[Stored data entries]

>>>

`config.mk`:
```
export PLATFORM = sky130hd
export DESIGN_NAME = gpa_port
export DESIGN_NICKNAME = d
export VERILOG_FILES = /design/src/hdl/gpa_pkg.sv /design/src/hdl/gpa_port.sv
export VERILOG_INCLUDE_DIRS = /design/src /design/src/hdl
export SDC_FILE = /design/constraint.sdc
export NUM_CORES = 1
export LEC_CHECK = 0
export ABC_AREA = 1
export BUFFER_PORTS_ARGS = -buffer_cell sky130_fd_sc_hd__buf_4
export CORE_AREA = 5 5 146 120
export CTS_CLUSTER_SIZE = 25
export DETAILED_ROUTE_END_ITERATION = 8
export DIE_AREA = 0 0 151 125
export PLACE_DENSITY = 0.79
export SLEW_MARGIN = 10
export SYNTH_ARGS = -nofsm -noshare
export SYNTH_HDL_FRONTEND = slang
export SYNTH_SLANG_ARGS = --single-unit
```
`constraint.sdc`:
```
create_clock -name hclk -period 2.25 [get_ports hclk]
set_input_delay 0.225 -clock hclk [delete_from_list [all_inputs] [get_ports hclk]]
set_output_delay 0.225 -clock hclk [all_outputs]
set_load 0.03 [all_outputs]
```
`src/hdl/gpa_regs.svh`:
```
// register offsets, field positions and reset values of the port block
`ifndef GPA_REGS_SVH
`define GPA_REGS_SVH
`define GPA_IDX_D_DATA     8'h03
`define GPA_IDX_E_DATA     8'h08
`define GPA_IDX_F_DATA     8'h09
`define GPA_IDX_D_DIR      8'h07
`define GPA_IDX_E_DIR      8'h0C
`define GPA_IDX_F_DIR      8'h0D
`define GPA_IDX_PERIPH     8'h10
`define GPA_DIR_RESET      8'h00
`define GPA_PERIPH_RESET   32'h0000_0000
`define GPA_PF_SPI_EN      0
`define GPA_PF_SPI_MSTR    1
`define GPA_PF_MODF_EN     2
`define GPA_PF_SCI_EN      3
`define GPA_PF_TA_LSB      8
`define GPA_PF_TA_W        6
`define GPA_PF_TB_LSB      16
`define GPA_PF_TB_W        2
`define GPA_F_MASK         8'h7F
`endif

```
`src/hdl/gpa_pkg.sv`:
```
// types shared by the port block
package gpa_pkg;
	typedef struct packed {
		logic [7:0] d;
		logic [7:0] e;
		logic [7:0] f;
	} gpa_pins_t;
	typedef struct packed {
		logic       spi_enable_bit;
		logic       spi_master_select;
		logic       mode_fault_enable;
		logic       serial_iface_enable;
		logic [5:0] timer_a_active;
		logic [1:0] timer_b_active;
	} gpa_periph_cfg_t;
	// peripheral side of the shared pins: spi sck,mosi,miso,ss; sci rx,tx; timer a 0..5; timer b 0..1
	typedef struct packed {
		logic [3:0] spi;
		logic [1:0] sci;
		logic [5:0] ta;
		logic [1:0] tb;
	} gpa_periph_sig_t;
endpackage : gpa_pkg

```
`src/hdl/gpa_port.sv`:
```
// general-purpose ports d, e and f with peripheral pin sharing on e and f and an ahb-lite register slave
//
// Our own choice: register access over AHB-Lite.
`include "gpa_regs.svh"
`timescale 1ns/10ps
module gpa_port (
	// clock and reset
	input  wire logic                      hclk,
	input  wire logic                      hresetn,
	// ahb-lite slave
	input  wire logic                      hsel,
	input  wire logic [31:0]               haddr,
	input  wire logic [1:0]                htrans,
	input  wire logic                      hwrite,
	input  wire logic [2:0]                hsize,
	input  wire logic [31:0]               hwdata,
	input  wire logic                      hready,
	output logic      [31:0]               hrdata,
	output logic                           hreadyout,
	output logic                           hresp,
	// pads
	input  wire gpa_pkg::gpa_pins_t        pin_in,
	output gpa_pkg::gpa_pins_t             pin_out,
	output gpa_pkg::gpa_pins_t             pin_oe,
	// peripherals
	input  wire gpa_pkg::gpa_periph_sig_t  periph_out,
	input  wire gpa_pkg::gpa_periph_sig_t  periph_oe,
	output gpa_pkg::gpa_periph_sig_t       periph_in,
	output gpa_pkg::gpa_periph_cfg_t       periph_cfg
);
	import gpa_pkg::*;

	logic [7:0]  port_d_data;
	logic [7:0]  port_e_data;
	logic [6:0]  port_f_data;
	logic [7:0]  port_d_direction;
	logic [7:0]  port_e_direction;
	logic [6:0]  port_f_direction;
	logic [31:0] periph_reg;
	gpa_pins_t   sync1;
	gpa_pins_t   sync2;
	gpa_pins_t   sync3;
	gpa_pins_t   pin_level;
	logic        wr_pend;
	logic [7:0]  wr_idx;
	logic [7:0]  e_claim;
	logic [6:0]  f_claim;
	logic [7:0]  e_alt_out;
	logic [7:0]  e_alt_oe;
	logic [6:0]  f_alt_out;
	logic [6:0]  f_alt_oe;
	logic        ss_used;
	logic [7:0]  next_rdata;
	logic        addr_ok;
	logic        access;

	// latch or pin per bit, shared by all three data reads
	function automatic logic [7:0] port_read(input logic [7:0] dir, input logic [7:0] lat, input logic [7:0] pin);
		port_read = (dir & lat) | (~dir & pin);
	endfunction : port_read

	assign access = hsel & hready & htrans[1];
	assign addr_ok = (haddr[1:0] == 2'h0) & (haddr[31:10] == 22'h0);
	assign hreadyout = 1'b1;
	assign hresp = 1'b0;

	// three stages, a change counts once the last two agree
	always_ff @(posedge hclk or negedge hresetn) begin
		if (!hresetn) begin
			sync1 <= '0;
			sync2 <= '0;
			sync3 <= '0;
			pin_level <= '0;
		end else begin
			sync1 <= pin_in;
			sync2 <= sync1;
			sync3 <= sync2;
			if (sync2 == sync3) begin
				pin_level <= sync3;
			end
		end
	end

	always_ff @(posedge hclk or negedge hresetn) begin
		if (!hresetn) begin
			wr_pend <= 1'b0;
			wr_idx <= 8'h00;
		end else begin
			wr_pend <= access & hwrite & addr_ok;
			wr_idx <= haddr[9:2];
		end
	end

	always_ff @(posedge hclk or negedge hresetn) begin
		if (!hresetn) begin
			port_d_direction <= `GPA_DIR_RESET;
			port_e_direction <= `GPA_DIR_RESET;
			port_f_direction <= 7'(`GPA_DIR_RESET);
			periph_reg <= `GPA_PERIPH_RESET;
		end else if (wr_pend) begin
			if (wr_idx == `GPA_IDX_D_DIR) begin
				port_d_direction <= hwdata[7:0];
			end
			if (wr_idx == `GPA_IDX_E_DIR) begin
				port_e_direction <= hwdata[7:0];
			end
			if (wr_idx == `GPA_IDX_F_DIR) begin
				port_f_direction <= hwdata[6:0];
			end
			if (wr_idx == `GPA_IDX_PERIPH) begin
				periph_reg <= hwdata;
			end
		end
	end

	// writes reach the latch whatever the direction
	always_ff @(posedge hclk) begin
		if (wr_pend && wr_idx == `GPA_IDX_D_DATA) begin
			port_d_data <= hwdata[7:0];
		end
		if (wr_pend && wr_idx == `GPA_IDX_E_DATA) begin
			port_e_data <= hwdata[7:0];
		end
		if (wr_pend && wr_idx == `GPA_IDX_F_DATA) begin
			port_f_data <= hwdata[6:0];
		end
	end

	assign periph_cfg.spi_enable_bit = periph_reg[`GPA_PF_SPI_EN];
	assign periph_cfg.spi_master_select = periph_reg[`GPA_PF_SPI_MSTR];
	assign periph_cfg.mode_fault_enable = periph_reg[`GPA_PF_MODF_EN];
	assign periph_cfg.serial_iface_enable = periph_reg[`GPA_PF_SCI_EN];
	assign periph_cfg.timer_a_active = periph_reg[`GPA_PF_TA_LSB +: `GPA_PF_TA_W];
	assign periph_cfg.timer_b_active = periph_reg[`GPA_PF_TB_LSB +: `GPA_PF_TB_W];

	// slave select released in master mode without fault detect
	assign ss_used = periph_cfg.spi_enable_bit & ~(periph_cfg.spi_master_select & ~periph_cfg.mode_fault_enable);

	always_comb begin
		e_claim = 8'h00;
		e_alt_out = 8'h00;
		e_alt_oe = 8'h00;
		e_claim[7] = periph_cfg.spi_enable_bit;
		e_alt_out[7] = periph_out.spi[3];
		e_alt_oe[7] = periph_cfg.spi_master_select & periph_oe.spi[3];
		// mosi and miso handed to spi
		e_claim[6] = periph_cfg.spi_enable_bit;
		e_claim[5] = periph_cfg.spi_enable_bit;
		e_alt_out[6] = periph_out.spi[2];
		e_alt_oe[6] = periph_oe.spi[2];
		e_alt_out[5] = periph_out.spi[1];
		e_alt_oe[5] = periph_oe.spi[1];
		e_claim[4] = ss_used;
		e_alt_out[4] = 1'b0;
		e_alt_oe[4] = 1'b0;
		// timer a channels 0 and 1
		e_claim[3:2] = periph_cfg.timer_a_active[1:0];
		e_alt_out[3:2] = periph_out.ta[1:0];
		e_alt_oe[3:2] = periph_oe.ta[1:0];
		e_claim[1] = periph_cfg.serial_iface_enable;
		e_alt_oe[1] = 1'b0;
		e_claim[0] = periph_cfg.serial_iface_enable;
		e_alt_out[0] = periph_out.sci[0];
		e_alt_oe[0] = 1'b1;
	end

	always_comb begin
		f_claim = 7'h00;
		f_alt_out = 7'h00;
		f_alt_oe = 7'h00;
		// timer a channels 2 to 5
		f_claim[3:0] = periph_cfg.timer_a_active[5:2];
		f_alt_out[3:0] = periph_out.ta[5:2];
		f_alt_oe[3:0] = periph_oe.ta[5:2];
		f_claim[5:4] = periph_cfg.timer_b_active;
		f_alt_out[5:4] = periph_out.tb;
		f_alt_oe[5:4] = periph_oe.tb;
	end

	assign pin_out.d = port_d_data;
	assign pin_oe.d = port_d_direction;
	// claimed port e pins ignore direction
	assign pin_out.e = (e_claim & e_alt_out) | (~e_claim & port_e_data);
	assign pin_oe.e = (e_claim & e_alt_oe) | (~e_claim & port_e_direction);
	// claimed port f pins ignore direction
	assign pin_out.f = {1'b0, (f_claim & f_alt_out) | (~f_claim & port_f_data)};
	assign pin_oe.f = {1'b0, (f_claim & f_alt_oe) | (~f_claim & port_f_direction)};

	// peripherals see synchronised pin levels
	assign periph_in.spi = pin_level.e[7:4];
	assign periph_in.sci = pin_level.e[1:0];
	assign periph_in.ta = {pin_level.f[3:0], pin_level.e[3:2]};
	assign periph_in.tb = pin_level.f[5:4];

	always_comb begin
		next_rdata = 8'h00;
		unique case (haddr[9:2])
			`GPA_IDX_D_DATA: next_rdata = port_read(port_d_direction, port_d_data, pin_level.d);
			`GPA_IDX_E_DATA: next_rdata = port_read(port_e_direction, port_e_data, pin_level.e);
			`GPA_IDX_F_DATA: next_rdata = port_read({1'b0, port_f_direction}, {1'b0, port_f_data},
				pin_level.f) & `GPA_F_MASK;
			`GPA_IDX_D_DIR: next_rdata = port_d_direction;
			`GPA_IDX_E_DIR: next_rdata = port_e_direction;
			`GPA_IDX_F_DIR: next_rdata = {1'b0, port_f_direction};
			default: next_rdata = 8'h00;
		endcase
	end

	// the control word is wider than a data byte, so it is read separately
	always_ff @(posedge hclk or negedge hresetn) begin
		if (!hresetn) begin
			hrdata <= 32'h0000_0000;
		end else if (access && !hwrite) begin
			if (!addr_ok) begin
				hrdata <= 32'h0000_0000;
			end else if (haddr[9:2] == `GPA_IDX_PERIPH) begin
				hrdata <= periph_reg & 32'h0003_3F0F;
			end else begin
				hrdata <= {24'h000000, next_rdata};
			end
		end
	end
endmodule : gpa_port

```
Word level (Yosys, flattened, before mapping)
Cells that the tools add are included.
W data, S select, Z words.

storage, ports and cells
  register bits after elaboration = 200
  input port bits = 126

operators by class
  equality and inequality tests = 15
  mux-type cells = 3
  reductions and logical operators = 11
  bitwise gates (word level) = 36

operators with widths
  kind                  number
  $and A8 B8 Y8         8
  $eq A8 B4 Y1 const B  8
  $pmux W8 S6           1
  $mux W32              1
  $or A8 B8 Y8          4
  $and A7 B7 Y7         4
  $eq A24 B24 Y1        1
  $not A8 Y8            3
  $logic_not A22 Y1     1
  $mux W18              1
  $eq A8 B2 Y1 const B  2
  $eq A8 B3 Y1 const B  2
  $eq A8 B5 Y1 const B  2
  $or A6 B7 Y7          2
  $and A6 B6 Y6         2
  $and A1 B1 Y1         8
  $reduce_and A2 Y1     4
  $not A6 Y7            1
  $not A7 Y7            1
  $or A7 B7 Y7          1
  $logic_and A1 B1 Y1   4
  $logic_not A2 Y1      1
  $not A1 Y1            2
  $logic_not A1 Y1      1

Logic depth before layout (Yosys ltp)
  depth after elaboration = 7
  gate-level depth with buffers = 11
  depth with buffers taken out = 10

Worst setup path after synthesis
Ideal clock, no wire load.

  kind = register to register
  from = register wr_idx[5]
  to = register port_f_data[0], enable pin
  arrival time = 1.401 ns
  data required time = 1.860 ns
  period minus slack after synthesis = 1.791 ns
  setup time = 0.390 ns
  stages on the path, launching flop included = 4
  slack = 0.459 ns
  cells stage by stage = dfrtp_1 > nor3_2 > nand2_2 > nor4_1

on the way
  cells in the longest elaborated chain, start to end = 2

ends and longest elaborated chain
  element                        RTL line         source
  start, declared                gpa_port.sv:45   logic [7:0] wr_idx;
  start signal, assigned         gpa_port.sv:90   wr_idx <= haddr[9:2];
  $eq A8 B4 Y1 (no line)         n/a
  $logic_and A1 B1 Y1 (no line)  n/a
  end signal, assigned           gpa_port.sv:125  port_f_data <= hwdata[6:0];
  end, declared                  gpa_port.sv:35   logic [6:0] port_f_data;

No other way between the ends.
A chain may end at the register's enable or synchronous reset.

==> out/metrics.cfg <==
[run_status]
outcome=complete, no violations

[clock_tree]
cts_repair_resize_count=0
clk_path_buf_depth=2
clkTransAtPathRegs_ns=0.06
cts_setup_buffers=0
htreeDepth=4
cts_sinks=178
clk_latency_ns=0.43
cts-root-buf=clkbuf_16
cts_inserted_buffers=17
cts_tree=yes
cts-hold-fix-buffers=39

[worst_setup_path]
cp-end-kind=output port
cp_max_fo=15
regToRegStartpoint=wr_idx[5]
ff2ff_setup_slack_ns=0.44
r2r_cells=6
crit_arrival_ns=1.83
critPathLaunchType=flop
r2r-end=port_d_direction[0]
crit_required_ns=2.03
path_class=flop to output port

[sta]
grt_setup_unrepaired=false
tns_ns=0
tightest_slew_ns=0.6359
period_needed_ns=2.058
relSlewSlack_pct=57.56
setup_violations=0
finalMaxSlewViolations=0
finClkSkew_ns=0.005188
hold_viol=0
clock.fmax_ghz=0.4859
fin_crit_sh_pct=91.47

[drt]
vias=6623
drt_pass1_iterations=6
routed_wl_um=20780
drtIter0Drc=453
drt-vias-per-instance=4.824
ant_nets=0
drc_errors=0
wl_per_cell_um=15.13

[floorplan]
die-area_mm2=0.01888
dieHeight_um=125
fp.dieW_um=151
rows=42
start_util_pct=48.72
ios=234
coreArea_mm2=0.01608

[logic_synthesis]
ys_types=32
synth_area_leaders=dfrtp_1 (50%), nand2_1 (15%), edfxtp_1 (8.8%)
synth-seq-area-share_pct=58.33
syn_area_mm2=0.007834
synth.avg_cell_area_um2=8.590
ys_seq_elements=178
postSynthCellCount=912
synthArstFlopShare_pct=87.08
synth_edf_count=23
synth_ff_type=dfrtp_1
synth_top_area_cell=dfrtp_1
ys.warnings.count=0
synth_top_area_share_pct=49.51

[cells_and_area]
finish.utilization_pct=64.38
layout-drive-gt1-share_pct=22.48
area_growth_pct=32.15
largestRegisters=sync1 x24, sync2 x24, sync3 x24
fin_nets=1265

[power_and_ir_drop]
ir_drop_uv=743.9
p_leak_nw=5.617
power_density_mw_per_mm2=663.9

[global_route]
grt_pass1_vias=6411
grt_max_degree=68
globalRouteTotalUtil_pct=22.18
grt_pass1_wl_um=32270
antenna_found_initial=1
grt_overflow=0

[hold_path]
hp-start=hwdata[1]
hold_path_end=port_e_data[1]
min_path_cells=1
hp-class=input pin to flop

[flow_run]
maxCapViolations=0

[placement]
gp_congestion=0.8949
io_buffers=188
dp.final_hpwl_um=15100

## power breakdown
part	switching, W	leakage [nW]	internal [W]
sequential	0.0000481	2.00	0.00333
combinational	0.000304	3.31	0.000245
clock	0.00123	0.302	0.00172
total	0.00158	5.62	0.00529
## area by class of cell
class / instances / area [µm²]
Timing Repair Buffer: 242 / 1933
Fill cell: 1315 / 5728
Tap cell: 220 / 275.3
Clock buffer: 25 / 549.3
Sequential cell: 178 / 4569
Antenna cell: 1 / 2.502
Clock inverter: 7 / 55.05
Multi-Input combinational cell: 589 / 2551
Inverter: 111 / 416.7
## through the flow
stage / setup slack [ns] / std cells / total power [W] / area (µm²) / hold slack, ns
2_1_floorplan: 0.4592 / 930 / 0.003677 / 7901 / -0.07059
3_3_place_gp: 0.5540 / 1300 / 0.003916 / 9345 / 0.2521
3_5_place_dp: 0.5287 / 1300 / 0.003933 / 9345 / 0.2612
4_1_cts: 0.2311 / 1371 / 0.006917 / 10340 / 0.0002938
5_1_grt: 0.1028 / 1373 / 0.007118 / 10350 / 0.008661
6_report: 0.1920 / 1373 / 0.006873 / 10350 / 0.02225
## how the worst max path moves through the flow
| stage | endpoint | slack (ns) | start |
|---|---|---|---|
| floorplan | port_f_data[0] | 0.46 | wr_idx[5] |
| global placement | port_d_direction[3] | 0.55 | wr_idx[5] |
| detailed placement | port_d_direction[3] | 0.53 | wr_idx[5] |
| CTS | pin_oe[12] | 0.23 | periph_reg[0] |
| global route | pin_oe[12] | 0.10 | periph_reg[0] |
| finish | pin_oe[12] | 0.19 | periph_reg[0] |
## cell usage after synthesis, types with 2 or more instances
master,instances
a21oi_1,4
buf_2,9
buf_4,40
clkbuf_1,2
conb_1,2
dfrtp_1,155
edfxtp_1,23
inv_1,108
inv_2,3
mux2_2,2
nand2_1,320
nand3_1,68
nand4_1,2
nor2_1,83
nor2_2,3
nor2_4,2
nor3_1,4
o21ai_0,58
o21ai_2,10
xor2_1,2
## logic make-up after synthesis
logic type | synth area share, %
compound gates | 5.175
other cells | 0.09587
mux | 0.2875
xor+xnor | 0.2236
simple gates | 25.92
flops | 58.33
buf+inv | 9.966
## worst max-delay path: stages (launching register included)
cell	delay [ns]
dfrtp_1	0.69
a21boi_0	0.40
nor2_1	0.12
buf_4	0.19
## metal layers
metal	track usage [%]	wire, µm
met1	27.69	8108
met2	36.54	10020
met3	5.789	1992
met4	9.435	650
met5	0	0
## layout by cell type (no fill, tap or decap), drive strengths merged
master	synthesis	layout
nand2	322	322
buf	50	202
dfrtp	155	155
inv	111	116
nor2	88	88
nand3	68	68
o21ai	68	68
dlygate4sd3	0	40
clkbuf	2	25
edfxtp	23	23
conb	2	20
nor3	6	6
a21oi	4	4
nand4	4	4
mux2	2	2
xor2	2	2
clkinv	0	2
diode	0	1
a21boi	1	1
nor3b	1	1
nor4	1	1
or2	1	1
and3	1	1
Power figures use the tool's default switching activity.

<<<
>>>

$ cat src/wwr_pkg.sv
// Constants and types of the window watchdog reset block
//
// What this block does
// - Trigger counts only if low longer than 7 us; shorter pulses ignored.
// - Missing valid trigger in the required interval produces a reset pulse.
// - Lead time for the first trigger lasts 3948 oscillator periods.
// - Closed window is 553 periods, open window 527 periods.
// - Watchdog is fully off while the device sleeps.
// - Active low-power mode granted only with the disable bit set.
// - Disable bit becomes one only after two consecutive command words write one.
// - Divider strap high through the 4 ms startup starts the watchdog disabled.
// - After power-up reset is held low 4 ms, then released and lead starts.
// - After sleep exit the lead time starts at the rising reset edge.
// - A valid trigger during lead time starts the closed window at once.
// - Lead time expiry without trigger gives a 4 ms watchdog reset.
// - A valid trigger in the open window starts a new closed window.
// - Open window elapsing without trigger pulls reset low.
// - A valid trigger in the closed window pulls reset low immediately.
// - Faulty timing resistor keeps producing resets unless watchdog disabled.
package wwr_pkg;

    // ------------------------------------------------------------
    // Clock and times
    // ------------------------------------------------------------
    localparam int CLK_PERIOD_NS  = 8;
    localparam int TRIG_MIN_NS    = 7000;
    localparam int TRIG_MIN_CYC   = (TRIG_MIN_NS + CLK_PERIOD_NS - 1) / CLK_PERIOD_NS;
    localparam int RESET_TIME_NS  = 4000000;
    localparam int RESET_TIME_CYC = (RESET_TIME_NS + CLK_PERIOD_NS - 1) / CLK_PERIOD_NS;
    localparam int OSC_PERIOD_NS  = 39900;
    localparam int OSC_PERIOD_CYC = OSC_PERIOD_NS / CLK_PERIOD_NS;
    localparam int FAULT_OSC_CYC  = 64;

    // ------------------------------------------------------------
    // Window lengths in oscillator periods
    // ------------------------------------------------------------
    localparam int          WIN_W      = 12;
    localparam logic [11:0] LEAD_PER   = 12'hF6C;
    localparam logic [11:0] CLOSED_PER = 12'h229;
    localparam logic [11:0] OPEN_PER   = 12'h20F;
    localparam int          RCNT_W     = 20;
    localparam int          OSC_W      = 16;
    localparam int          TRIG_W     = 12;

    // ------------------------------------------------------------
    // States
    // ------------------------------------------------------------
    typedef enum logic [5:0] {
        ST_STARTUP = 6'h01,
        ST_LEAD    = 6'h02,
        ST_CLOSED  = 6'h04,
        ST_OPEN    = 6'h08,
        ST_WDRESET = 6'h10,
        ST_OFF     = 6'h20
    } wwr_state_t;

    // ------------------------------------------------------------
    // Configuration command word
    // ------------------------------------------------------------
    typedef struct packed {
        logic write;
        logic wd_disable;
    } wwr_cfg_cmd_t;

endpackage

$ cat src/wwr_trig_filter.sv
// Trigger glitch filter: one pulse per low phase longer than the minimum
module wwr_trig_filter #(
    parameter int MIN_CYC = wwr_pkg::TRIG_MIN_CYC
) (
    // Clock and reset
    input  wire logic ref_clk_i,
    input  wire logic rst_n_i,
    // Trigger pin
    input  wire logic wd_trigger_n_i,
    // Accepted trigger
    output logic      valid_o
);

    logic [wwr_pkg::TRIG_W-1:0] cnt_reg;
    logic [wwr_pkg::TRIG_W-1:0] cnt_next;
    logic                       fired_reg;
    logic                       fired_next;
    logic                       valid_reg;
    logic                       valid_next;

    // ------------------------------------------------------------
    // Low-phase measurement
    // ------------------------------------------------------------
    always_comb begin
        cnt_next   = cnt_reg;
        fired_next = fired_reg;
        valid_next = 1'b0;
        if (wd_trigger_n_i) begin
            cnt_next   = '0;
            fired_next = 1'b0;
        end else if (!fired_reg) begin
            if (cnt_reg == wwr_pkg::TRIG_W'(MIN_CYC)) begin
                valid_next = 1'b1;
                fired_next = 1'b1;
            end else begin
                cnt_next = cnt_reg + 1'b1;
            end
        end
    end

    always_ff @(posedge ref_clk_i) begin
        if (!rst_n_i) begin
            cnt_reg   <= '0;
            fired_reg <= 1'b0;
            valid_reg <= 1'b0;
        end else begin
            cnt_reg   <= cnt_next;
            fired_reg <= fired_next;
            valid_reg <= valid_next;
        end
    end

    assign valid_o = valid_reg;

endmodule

<<<

Please give back, exactly as it stands above, the stretch from the line with "localparam int TRIG_MIN_CYC" through the line with "localparam logic [11:0] LEAD_PER", and no line outside it.

• _OUTPUT BELOW_:
    localparam int TRIG_MIN_CYC   = (TRIG_MIN_NS + CLK_PERIOD_NS - 1) / CLK_PERIOD_NS;
    localparam int RESET_TIME_NS  = 4000000;
    localparam int RESET_TIME_CYC = (RESET_TIME_NS + CLK_PERIOD_NS - 1) / CLK_PERIOD_NS;
    localparam int OSC_PERIOD_NS  = 39900;
    localparam int OSC_PERIOD_CYC = OSC_PERIOD_NS / CLK_PERIOD_NS;
    localparam int FAULT_OSC_CYC  = 64;

    // ------------------------------------------------------------
    // Window lengths in oscillator periods
    // ------------------------------------------------------------
    localparam int          WIN_W      = 12;
    localparam logic [11:0] LEAD_PER   = 12'hF6C;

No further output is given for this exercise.